This results in more splits are being processed by each single mapper and improves the execution time. This is done by using the SpatialFilterInputFormat (spatial indexing) or FileSplitInputFormat (spatial hierarchical join, buffer). Also, the same results can be achieved by using the implementation of CombineFileInputFormat as internal InputFormat.

2.9 Oracle Big Data Spatial Vector Analysis for Spark

Oracle Big Data Spatial Vector Analysis for Apache Spark is a Spatial Vector Analysis API that provides spatially-enabled RDDs (Resilient Distributed Datasets) that support spatial transformations and actions, spatial partitioning, and indexing. These components make use of the Spatial Java API to perform spatial analysis tasks. The supported features include:

    2.9.1 Spatial RDD (Resilient Distributed Dataset)

    A spatial RDD is a Spark RDD that allows you to perform spatial transformations and actions.

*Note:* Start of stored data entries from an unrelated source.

==> src/rtl/riscv_pkg.sv <==
// rv32i execute stage package with shared word types and operation codes
`default_nettype none

package riscv_pkg;

    // data and address word
    typedef logic [31:0] word_t;

    // register file index
    typedef logic [4:0] reg_addr_t;

    // shift amount taken from operand 2
    typedef logic [4:0] shamt_t;

    // link offset, no compressed instructions
    localparam word_t PC_INC = 32'd4;

    typedef enum logic [1:0] {
        OPER1_RS1  = 2'd0,
        OPER1_PC   = 2'd1,
        OPER1_ZERO = 2'd2
    } alu_oper1_src_t;

    typedef enum logic [1:0] {
        OPER2_RS2    = 2'd0,
        OPER2_IMM    = 2'd1,
        OPER2_PC_INC = 2'd2
    } alu_oper2_src_t;

    // compares return their flag in bit 0
    typedef enum logic [3:0] {
        ALU_ADD  = 4'd0,
        ALU_SUB  = 4'd1,
        ALU_SEQ  = 4'd2,
        ALU_SNEQ = 4'd3,
        ALU_SLT  = 4'd4,
        ALU_SGE  = 4'd5,
        ALU_SLTU = 4'd6,
        ALU_SGEU = 4'd7,
        ALU_XOR  = 4'd8,
        ALU_OR   = 4'd9,
        ALU_AND  = 4'd10,
        ALU_SLL  = 4'd11,
        ALU_SRL  = 4'd12,
        ALU_SRA  = 4'd13
    } alu_oper_t;

    typedef enum logic [1:0] {
        BNJ_NONE   = 2'd0,
        BNJ_JAL    = 2'd1,
        BNJ_JALR   = 2'd2,
        BNJ_BRANCH = 2'd3
    } bnj_oper_t;

    // passed through to the memory stage
    typedef enum logic [3:0] {
        MEM_NOP = 4'd0,
        MEM_LB  = 4'd1,
        MEM_LH  = 4'd2,
        MEM_LW  = 4'd3,
        MEM_LBU = 4'd4,
        MEM_LHU = 4'd5,
        MEM_SB  = 4'd6,
        MEM_SH  = 4'd7,
        MEM_SW  = 4'd8
    } mem_oper_t;

endpackage : riscv_pkg

`default_nettype wire
==> src/rtl/execute.sv <==
// execute stage top connecting operand select, ALU, branch target and commit
`timescale 1ns/1ns
`default_nettype none

module execute
(
    input  logic                      clk_i,
    input  logic                      rstn_i,

    // from ID/EX
    input  riscv_pkg::word_t          pc_i,
    input  riscv_pkg::word_t          rs1_data_i,
    input  riscv_pkg::word_t          rs2_data_i,
    input  riscv_pkg::word_t          imm_i,
    input  riscv_pkg::alu_oper1_src_t alu_oper1_src_i,
    input  riscv_pkg::alu_oper2_src_t alu_oper2_src_i,
    input  riscv_pkg::alu_oper_t      alu_oper_i,
    input  riscv_pkg::bnj_oper_t      bnj_oper_i,

    // sideband for MEM and WB
    input  riscv_pkg::mem_oper_t      mem_oper_i,
    input  logic                      trap_i,
    input  logic                      wb_use_mem_i,
    input  logic                      write_rd_i,
    input  riscv_pkg::reg_addr_t      rd_addr_i,

    input  logic                      stall_i,
    input  logic                      flush_i,

    // EX/MEM registers
    output riscv_pkg::word_t          alu_result_o,
    output riscv_pkg::word_t          alu_oper2_o,
    output riscv_pkg::mem_oper_t      mem_oper_o,
    output logic                      trap_o,
    output logic                      wb_use_mem_o,
    output logic                      write_rd_o,
    output riscv_pkg::reg_addr_t      rd_addr_o,

    // redirect
    output logic                      load_pc_o,
    output riscv_pkg::word_t          new_pc_o,

    // forwarding selects from the hazard unit
    input  logic                      forward_ex_mem_rs1_i,
    input  logic                      forward_ex_mem_rs2_i,
    input  riscv_pkg::word_t          forward_ex_mem_data_i,
    input  logic                      forward_mem_wb_rs1_i,
    input  logic                      forward_mem_wb_rs2_i,
    input  riscv_pkg::word_t          forward_mem_wb_data_i
);

    import riscv_pkg::*;

    word_t operand1;
    word_t operand2;
    word_t fwd_rs1;
    word_t fwd_rs2;
    word_t alu_result;
    word_t target;
    logic  jump_req;
    logic  branch_req;

    operand_select u_operand_select (
        .pc_i                  (pc_i),
        .rs1_data_i            (rs1_data_i),
        .rs2_data_i            (rs2_data_i),
        .imm_i                 (imm_i),
        .alu_oper1_src_i       (alu_oper1_src_i),
        .alu_oper2_src_i       (alu_oper2_src_i),
        .forward_ex_mem_rs1_i  (forward_ex_mem_rs1_i),
        .forward_ex_mem_rs2_i  (forward_ex_mem_rs2_i),
        .forward_mem_wb_rs1_i  (forward_mem_wb_rs1_i),
        .forward_mem_wb_rs2_i  (forward_mem_wb_rs2_i),
        .forward_ex_mem_data_i (forward_ex_mem_data_i),
        .forward_mem_wb_data_i (forward_mem_wb_data_i),
        .operand1_o            (operand1),
        .operand2_o            (operand2),
        .fwd_rs1_o             (fwd_rs1),
        .fwd_rs2_o             (fwd_rs2)
    );

    alu u_alu (
        .operand1_i   (operand1),
        .operand2_i   (operand2),
        .alu_oper_i   (alu_oper_i),
        .alu_result_o (alu_result)
    );

    // works beside the ALU on the same cycle
    branch_target u_branch_target (
        .pc_i         (pc_i),
        .imm_i        (imm_i),
        .rs1_i        (fwd_rs1),
        .bnj_oper_i   (bnj_oper_i),
        .jump_req_o   (jump_req),
        .branch_req_o (branch_req),
        .target_o     (target)
    );

    ex_commit u_ex_commit (
        .clk_i        (clk_i),
        .rstn_i       (rstn_i),
        .alu_result_i (alu_result),
        .rs2_i        (fwd_rs2),
        .target_i     (target),
        .jump_req_i   (jump_req),
        .branch_req_i (branch_req),
        .mem_oper_i   (mem_oper_i),
        .trap_i       (trap_i),
        .wb_use_mem_i (wb_use_mem_i),
        .write_rd_i   (write_rd_i),
        .rd_addr_i    (rd_addr_i),
        .stall_i      (stall_i),
        .flush_i      (flush_i),
        .load_pc_o    (load_pc_o),
        .new_pc_o     (new_pc_o),
        .alu_result_o (alu_result_o),
        .alu_oper2_o  (alu_oper2_o),
        .mem_oper_o   (mem_oper_o),
        .trap_o       (trap_o),
        .wb_use_mem_o (wb_use_mem_o),
        .write_rd_o   (write_rd_o),
        .rd_addr_o    (rd_addr_o)
    );

endmodule : execute

`default_nettype wire

==> src/rtl/ex_commit.sv <==
// redirect decision and EX/MEM pipeline registers of the execute stage
`timescale 1ns/1ns
`default_nettype none

module ex_commit
(
    input  logic                 clk_i,
    input  logic                 rstn_i,

    input  riscv_pkg::word_t     alu_result_i,
    input  riscv_pkg::word_t     rs2_i,
    input  riscv_pkg::word_t     target_i,
    input  logic                 jump_req_i,
    input  logic                 branch_req_i,

    input  riscv_pkg::mem_oper_t mem_oper_i,
    input  logic                 trap_i,
    input  logic                 wb_use_mem_i,
    input  logic                 write_rd_i,
    input  riscv_pkg::reg_addr_t rd_addr_i,

    input  logic                 stall_i,
    input  logic                 flush_i,

    output logic                 load_pc_o,
    output riscv_pkg::word_t     new_pc_o,

    output riscv_pkg::word_t     alu_result_o,
    output riscv_pkg::word_t     alu_oper2_o,
    output riscv_pkg::mem_oper_t mem_oper_o,
    output logic                 trap_o,
    output logic                 wb_use_mem_o,
    output logic                 write_rd_o,
    output riscv_pkg::reg_addr_t rd_addr_o
);

    import riscv_pkg::*;

    // branch condition comes from the compare in bit 0
    assign load_pc_o = jump_req_i | (branch_req_i & alu_result_i[0]);
    assign new_pc_o  = load_pc_o ? target_i : '0;

    // flush beats stall, stall holds everything
    always_ff @(posedge clk_i or negedge rstn_i)
    begin
        if (!rstn_i)
        begin
            alu_result_o <= '0;
            alu_oper2_o  <= '0;
            mem_oper_o   <= MEM_NOP;
            trap_o       <= 1'b0;
            wb_use_mem_o <= 1'b0;
            write_rd_o   <= 1'b0;
            rd_addr_o    <= '0;
        end
        else if (flush_i)
        begin
            alu_result_o <= '0;
            alu_oper2_o  <= '0;
            mem_oper_o   <= MEM_NOP;
            trap_o       <= 1'b0;
            wb_use_mem_o <= 1'b0;
            write_rd_o   <= 1'b0;
            rd_addr_o    <= '0;
        end
        else if (!stall_i)
        begin
            alu_result_o <= alu_result_i;
            // store data for the memory stage
            alu_oper2_o  <= rs2_i;
            mem_oper_o   <= mem_oper_i;
            trap_o       <= trap_i;
            wb_use_mem_o <= wb_use_mem_i;
            write_rd_o   <= write_rd_i;
            rd_addr_o    <= rd_addr_i;
        end
    end

endmodule : ex_commit

`default_nettype wire

==> src/rtl/branch_target.sv <==
// branch and jump classification with redirect target computation
`timescale 1ns/1ns
`default_nettype none

module branch_target
(
    input  riscv_pkg::word_t     pc_i,
    input  riscv_pkg::word_t     imm_i,
    input  riscv_pkg::word_t     rs1_i,
    input  riscv_pkg::bnj_oper_t bnj_oper_i,
    output logic                 jump_req_o,
    output logic                 branch_req_o,
    output riscv_pkg::word_t     target_o
);

    import riscv_pkg::*;

    word_t base;

    // jalr is relative to the forwarded rs1, the rest to the pc
    assign base     = (bnj_oper_i == BNJ_JALR) ? rs1_i : pc_i;
    assign target_o = base + imm_i;

    always_comb
    begin
        case (bnj_oper_i)
            BNJ_JAL,
            BNJ_JALR:
            begin
                jump_req_o   = 1'b1;
                branch_req_o = 1'b0;
            end
            BNJ_BRANCH:
            begin
                jump_req_o   = 1'b0;
                branch_req_o = 1'b1;
            end
            default:
            begin
                jump_req_o   = 1'b0;
                branch_req_o = 1'b0;
            end
        endcase
    end

endmodule : branch_target

`default_nettype wire

==> src/rtl/alu.sv <==
// integer ALU for add, subtract, compare, logic and shift operations
`timescale 1ns/1ns
`default_nettype none

module alu
(
    input  riscv_pkg::word_t     operand1_i,
    input  riscv_pkg::word_t     operand2_i,
    input  riscv_pkg::alu_oper_t alu_oper_i,
    output riscv_pkg::word_t     alu_result_o
);

    import riscv_pkg::*;

    shamt_t shamt;

    // only the low five bits count for rv32 shifts
    assign shamt = operand2_i[4:0];

    always_comb
    begin
        case (alu_oper_i)
            ALU_ADD:  alu_result_o = operand1_i + operand2_i;
            ALU_SUB:  alu_result_o = operand1_i - operand2_i;

            ALU_SEQ:  alu_result_o = {31'd0, operand1_i == operand2_i};
            ALU_SNEQ: alu_result_o = {31'd0, operand1_i != operand2_i};

            // signed compares
            ALU_SLT:  alu_result_o = {31'd0, $signed(operand1_i) < $signed(operand2_i)};
            ALU_SGE:  alu_result_o = {31'd0, $signed(operand1_i) >= $signed(operand2_i)};

            ALU_SLTU: alu_result_o = {31'd0, operand1_i < operand2_i};
            ALU_SGEU: alu_result_o = {31'd0, operand1_i >= operand2_i};

            ALU_XOR:  alu_result_o = operand1_i ^ operand2_i;
            ALU_OR:   alu_result_o = operand1_i | operand2_i;
            ALU_AND:  alu_result_o = operand1_i & operand2_i;

            ALU_SLL:  alu_result_o = operand1_i << shamt;
            ALU_SRL:  alu_result_o = operand1_i >> shamt;
            // arithmetic shift keeps the sign bit
            ALU_SRA:  alu_result_o = word_t'($signed(operand1_i) >>> shamt);

            default:  alu_result_o = operand1_i + operand2_i;
        endcase
    end

endmodule : alu

`default_nettype wire

==> src/rtl/operand_select.sv <==
// operand select with EX/MEM and MEM/WB forwarding for both source registers
`timescale 1ns/1ns
`default_nettype none

module operand_select
(
    input  riscv_pkg::word_t          pc_i,
    input  riscv_pkg::word_t          rs1_data_i,
    input  riscv_pkg::word_t          rs2_data_i,
    input  riscv_pkg::word_t          imm_i,
    input  riscv_pkg::alu_oper1_src_t alu_oper1_src_i,
    input  riscv_pkg::alu_oper2_src_t alu_oper2_src_i,

    input  logic                      forward_ex_mem_rs1_i,
    input  logic                      forward_ex_mem_rs2_i,
    input  logic                      forward_mem_wb_rs1_i,
    input  logic                      forward_mem_wb_rs2_i,
    input  riscv_pkg::word_t          forward_ex_mem_data_i,
    input  riscv_pkg::word_t          forward_mem_wb_data_i,

    output riscv_pkg::word_t          operand1_o,
    output riscv_pkg::word_t          operand2_o,
    output riscv_pkg::word_t          fwd_rs1_o,
    output riscv_pkg::word_t          fwd_rs2_o
);

    import riscv_pkg::*;

    // the younger result in EX/MEM wins over MEM/WB
    always_comb
    begin
        if (forward_ex_mem_rs1_i)
            fwd_rs1_o = forward_ex_mem_data_i;
        else if (forward_mem_wb_rs1_i)
            fwd_rs1_o = forward_mem_wb_data_i;
        else
            fwd_rs1_o = rs1_data_i;
    end

    always_comb
    begin
        if (forward_ex_mem_rs2_i)
            fwd_rs2_o = forward_ex_mem_data_i;
        else if (forward_mem_wb_rs2_i)
            fwd_rs2_o = forward_mem_wb_data_i;
        else
            fwd_rs2_o = rs2_data_i;
    end

    always_comb
    begin
        case (alu_oper1_src_i)
            OPER1_RS1:  operand1_o = fwd_rs1_o;
            OPER1_PC:   operand1_o = pc_i;
            OPER1_ZERO: operand1_o = '0;
            default:    operand1_o = fwd_rs1_o;
        endcase
    end

    // PC_INC gives the link address together with OPER1_PC
    always_comb
    begin
        case (alu_oper2_src_i)
            OPER2_RS2:    operand2_o = fwd_rs2_o;
            OPER2_IMM:    operand2_o = imm_i;
            OPER2_PC_INC: operand2_o = PC_INC;
            default:      operand2_o = fwd_rs2_o;
        endcase
    end

endmodule : operand_select

`default_nettype wire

    The current spatial RDD implementation is the class oracle.spatial.spark.vector.rdd.SpatialJavaRDD, and it can be created from an existing instance of RDD or JavaRDD, as shown in the following example:

    //create a regular RDD
    JavaRDD<String> rdd = sc.textFile("someFile.txt");
    //create a SparkRecordInfoProvider to extract spatial information from the source RDD’s records
    SparkRecordInfoProvider recordInfoProvider = new MySparkRecordInfoProvider();
    //create a spatial RDD
    SpatialJavaRDD<String> spatialRDD = SpatialJavaRDD.fromJavaRDD(rdd, recordInfoProvider, String.class));
    

    A spatial RDD takes an implementation of the interface oracle.spatial.spark.vector.SparkRecordInfoProvider, which is used for extracting spatial information from each RDD element.

    A regular RDD can be transformed into a spatial RDD of the same generic type; that is, if the source RDD contains records of type String, the spatial RDD will also contain String records.

    You can also create a Spatial RDD with records of type oracle.spatial.spark.vector.SparkRecordInfo. A SparkRecordInfo is an abstraction of a record from the source RDD; it holds the source record’s spatial information and may contain a subset of the source record’s data. The following example shows how to create an RDD of SparkRecordInfo records by omitting the last parameter when calling the JavaSpatialRDD.fromJavaRDD() method.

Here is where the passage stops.